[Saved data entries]
★ ★ ★ ★ ★
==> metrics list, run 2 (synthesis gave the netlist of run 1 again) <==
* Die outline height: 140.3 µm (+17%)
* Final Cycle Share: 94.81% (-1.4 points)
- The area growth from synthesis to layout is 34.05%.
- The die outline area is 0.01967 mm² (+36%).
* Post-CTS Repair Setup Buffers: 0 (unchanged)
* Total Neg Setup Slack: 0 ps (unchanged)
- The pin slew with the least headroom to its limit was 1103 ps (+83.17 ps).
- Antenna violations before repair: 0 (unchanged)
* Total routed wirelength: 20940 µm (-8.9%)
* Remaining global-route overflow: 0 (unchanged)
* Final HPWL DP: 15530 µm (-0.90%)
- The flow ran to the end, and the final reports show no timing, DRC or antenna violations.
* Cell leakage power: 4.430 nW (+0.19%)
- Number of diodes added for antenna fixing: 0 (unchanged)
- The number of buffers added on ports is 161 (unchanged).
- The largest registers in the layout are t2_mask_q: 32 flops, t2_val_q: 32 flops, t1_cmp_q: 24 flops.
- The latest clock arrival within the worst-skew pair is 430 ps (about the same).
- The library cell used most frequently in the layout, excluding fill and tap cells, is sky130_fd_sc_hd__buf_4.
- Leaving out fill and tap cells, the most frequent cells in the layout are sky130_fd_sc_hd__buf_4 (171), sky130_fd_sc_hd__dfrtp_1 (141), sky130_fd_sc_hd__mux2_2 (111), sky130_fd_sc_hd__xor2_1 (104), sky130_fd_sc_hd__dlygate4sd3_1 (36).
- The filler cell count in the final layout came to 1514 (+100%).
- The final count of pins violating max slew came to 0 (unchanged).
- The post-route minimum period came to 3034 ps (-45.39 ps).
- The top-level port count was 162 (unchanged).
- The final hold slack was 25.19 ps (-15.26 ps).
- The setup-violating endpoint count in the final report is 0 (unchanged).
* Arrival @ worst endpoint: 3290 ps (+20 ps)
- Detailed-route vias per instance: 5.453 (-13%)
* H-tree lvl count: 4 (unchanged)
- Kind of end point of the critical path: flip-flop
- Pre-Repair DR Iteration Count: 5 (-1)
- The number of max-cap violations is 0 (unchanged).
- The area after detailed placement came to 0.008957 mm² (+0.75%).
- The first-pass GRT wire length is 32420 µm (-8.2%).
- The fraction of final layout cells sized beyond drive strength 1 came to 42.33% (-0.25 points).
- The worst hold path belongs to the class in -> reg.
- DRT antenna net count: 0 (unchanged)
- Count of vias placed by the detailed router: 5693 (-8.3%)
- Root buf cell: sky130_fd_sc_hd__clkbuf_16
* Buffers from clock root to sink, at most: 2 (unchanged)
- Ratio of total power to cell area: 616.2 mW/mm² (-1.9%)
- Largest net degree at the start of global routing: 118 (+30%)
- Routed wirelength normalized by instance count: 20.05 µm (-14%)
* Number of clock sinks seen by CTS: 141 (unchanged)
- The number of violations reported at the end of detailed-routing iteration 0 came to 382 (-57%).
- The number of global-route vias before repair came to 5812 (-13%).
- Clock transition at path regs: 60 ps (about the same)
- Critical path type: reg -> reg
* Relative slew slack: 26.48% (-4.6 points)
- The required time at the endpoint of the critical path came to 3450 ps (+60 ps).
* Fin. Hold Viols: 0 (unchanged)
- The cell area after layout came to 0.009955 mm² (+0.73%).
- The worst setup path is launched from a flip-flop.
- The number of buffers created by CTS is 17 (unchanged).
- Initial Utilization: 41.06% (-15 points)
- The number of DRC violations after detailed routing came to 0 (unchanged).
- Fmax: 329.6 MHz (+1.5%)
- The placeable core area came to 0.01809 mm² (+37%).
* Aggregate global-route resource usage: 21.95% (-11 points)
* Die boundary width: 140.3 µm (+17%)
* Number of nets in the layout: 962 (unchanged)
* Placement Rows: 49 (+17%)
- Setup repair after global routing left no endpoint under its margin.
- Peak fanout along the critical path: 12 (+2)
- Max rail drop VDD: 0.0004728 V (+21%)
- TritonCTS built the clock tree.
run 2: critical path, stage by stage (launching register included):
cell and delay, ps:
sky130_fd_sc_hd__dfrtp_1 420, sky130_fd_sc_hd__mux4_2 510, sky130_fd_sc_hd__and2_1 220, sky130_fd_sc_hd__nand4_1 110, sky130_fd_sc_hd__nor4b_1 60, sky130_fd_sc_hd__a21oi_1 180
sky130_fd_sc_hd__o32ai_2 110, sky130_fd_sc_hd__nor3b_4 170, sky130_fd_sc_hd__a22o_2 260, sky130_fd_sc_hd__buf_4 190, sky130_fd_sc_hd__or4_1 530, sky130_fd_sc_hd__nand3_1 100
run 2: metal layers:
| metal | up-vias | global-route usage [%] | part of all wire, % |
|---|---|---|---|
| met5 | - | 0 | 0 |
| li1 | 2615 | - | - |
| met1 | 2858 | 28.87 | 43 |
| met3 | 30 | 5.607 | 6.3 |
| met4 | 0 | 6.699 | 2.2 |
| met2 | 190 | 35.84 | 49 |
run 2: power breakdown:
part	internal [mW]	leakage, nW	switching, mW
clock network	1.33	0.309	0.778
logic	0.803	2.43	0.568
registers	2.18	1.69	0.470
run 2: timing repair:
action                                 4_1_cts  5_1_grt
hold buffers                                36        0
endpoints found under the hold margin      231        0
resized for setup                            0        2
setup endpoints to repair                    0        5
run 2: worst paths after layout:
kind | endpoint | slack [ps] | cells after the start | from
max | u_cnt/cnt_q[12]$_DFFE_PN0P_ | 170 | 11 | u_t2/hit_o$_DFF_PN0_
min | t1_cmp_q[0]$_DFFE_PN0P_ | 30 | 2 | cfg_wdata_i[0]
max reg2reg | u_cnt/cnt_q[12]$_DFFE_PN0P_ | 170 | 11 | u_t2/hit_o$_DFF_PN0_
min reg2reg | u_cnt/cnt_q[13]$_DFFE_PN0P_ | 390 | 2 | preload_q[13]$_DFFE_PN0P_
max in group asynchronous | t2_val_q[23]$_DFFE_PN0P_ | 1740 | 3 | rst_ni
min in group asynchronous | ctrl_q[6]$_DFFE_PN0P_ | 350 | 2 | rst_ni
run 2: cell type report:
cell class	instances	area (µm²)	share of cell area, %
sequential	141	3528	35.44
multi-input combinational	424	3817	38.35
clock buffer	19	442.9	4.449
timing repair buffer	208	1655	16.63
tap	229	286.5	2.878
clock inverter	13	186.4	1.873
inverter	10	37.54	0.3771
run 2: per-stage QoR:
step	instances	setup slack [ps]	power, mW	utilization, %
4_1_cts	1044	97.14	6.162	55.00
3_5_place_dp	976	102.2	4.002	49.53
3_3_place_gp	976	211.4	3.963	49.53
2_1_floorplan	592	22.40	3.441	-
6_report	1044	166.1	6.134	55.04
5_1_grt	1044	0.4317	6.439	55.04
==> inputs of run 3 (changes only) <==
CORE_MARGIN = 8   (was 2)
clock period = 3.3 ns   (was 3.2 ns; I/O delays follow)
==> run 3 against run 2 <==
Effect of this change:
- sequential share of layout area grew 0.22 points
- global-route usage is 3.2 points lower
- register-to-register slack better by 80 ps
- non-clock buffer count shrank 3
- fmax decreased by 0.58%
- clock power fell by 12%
★ ★ ★ ★ ★
◆ What you have to do: Every line of the data above should be copied exactly.

◆ Task result:
==> metrics list, run 2 (synthesis gave the netlist of run 1 again) <==
* Die outline height: 140.3 µm (+17%)
* Final Cycle Share: 94.81% (-1.4 points)
- The area growth from synthesis to layout is 34.05%.
- The die outline area is 0.01967 mm² (+36%).
* Post-CTS Repair Setup Buffers: 0 (unchanged)
* Total Neg Setup Slack: 0 ps (unchanged)
- The pin slew with the least headroom to its limit was 1103 ps (+83.17 ps).
- Antenna violations before repair: 0 (unchanged)
* Total routed wirelength: 20940 µm (-8.9%)
* Remaining global-route overflow: 0 (unchanged)
* Final HPWL DP: 15530 µm (-0.90%)
- The flow ran to the end, and the final reports show no timing, DRC or antenna violations.
* Cell leakage power: 4.430 nW (+0.19%)
- Number of diodes added for antenna fixing: 0 (unchanged)
- The number of buffers added on ports is 161 (unchanged).
- The largest registers in the layout are t2_mask_q: 32 flops, t2_val_q: 32 flops, t1_cmp_q: 24 flops.
- The latest clock arrival within the worst-skew pair is 430 ps (about the same).
- The library cell used most frequently in the layout, excluding fill and tap cells, is sky130_fd_sc_hd__buf_4.
- Leaving out fill and tap cells, the most frequent cells in the layout are sky130_fd_sc_hd__buf_4 (171), sky130_fd_sc_hd__dfrtp_1 (141), sky130_fd_sc_hd__mux2_2 (111), sky130_fd_sc_hd__xor2_1 (104), sky130_fd_sc_hd__dlygate4sd3_1 (36).
- The filler cell count in the final layout came to 1514 (+100%).
- The final count of pins violating max slew came to 0 (unchanged).
- The post-route minimum period came to 3034 ps (-45.39 ps).
- The top-level port count was 162 (unchanged).
- The final hold slack was 25.19 ps (-15.26 ps).
- The setup-violating endpoint count in the final report is 0 (unchanged).
* Arrival @ worst endpoint: 3290 ps (+20 ps)
- Detailed-route vias per instance: 5.453 (-13%)
* H-tree lvl count: 4 (unchanged)
- Kind of end point of the critical path: flip-flop
- Pre-Repair DR Iteration Count: 5 (-1)
- The number of max-cap violations is 0 (unchanged).
- The area after detailed placement came to 0.008957 mm² (+0.75%).
- The first-pass GRT wire length is 32420 µm (-8.2%).
- The fraction of final layout cells sized beyond drive strength 1 came to 42.33% (-0.25 points).
- The worst hold path belongs to the class in -> reg.
- DRT antenna net count: 0 (unchanged)
- Count of vias placed by the detailed router: 5693 (-8.3%)
- Root buf cell: sky130_fd_sc_hd__clkbuf_16
* Buffers from clock root to sink, at most: 2 (unchanged)
- Ratio of total power to cell area: 616.2 mW/mm² (-1.9%)
- Largest net degree at the start of global routing: 118 (+30%)
- Routed wirelength normalized by instance count: 20.05 µm (-14%)
* Number of clock sinks seen by CTS: 141 (unchanged)
- The number of violations reported at the end of detailed-routing iteration 0 came to 382 (-57%).
- The number of global-route vias before repair came to 5812 (-13%).
- Clock transition at path regs: 60 ps (about the same)
- Critical path type: reg -> reg
* Relative slew slack: 26.48% (-4.6 points)
- The required time at the endpoint of the critical path came to 3450 ps (+60 ps).
* Fin. Hold Viols: 0 (unchanged)
- The cell area after layout came to 0.009955 mm² (+0.73%).
- The worst setup path is launched from a flip-flop.
- The number of buffers created by CTS is 17 (unchanged).
- Initial Utilization: 41.06% (-15 points)
- The number of DRC violations after detailed routing came to 0 (unchanged).
- Fmax: 329.6 MHz (+1.5%)
- The placeable core area came to 0.01809 mm² (+37%).
* Aggregate global-route resource usage: 21.95% (-11 points)
* Die boundary width: 140.3 µm (+17%)
* Number of nets in the layout: 962 (unchanged)
* Placement Rows: 49 (+17%)
- Setup repair after global routing left no endpoint under its margin.
- Peak fanout along the critical path: 12 (+2)
- Max rail drop VDD: 0.0004728 V (+21%)
- TritonCTS built the clock tree.
run 2: critical path, stage by stage (launching register included):
cell and delay, ps:
sky130_fd_sc_hd__dfrtp_1 420, sky130_fd_sc_hd__mux4_2 510, sky130_fd_sc_hd__and2_1 220, sky130_fd_sc_hd__nand4_1 110, sky130_fd_sc_hd__nor4b_1 60, sky130_fd_sc_hd__a21oi_1 180
sky130_fd_sc_hd__o32ai_2 110, sky130_fd_sc_hd__nor3b_4 170, sky130_fd_sc_hd__a22o_2 260, sky130_fd_sc_hd__buf_4 190, sky130_fd_sc_hd__or4_1 530, sky130_fd_sc_hd__nand3_1 100
run 2: metal layers:
| metal | up-vias | global-route usage [%] | part of all wire, % |
|---|---|---|---|
| met5 | - | 0 | 0 |
| li1 | 2615 | - | - |
| met1 | 2858 | 28.87 | 43 |
| met3 | 30 | 5.607 | 6.3 |
| met4 | 0 | 6.699 | 2.2 |
| met2 | 190 | 35.84 | 49 |
run 2: power breakdown:
part	internal [mW]	leakage, nW	switching, mW
clock network	1.33	0.309	0.778
logic	0.803	2.43	0.568
registers	2.18	1.69	0.470
run 2: timing repair:
action                                 4_1_cts  5_1_grt
hold buffers                                36        0
endpoints found under the hold margin      231        0
resized for setup                            0        2
setup endpoints to repair                    0        5
run 2: worst paths after layout:
kind | endpoint | slack [ps] | cells after the start | from
max | u_cnt/cnt_q[12]$_DFFE_PN0P_ | 170 | 11 | u_t2/hit_o$_DFF_PN0_
min | t1_cmp_q[0]$_DFFE_PN0P_ | 30 | 2 | cfg_wdata_i[0]
max reg2reg | u_cnt/cnt_q[12]$_DFFE_PN0P_ | 170 | 11 | u_t2/hit_o$_DFF_PN0_
min reg2reg | u_cnt/cnt_q[13]$_DFFE_PN0P_ | 390 | 2 | preload_q[13]$_DFFE_PN0P_
max in group asynchronous | t2_val_q[23]$_DFFE_PN0P_ | 1740 | 3 | rst_ni
min in group asynchronous | ctrl_q[6]$_DFFE_PN0P_ | 350 | 2 | rst_ni
run 2: cell type report:
cell class	instances	area (µm²)	share of cell area, %
sequential	141	3528	35.44
multi-input combinational	424	3817	38.35
clock buffer	19	442.9	4.449
timing repair buffer	208	1655	16.63
tap	229	286.5	2.878
clock inverter	13	186.4	1.873
inverter	10	37.54	0.3771
run 2: per-stage QoR:
step	instances	setup slack [ps]	power, mW	utilization, %
4_1_cts	1044	97.14	6.162	55.00
3_5_place_dp	976	102.2	4.002	49.53
3_3_place_gp	976	211.4	3.963	49.53
2_1_floorplan	592	22.40	3.441	-
6_report	1044	166.1	6.134	55.04
5_1_grt	1044	0.4317	6.439	55.04
==> inputs of run 3 (changes only) <==
CORE_MARGIN = 8   (was 2)
clock period = 3.3 ns   (was 3.2 ns; I/O delays follow)
==> run 3 against run 2 <==
Effect of this change:
- sequential share of layout area grew 0.22 points
- global-route usage is 3.2 points lower
- register-to-register slack better by 80 ps
- non-clock buffer count shrank 3
- fmax decreased by 0.58%
- clock power fell by 12%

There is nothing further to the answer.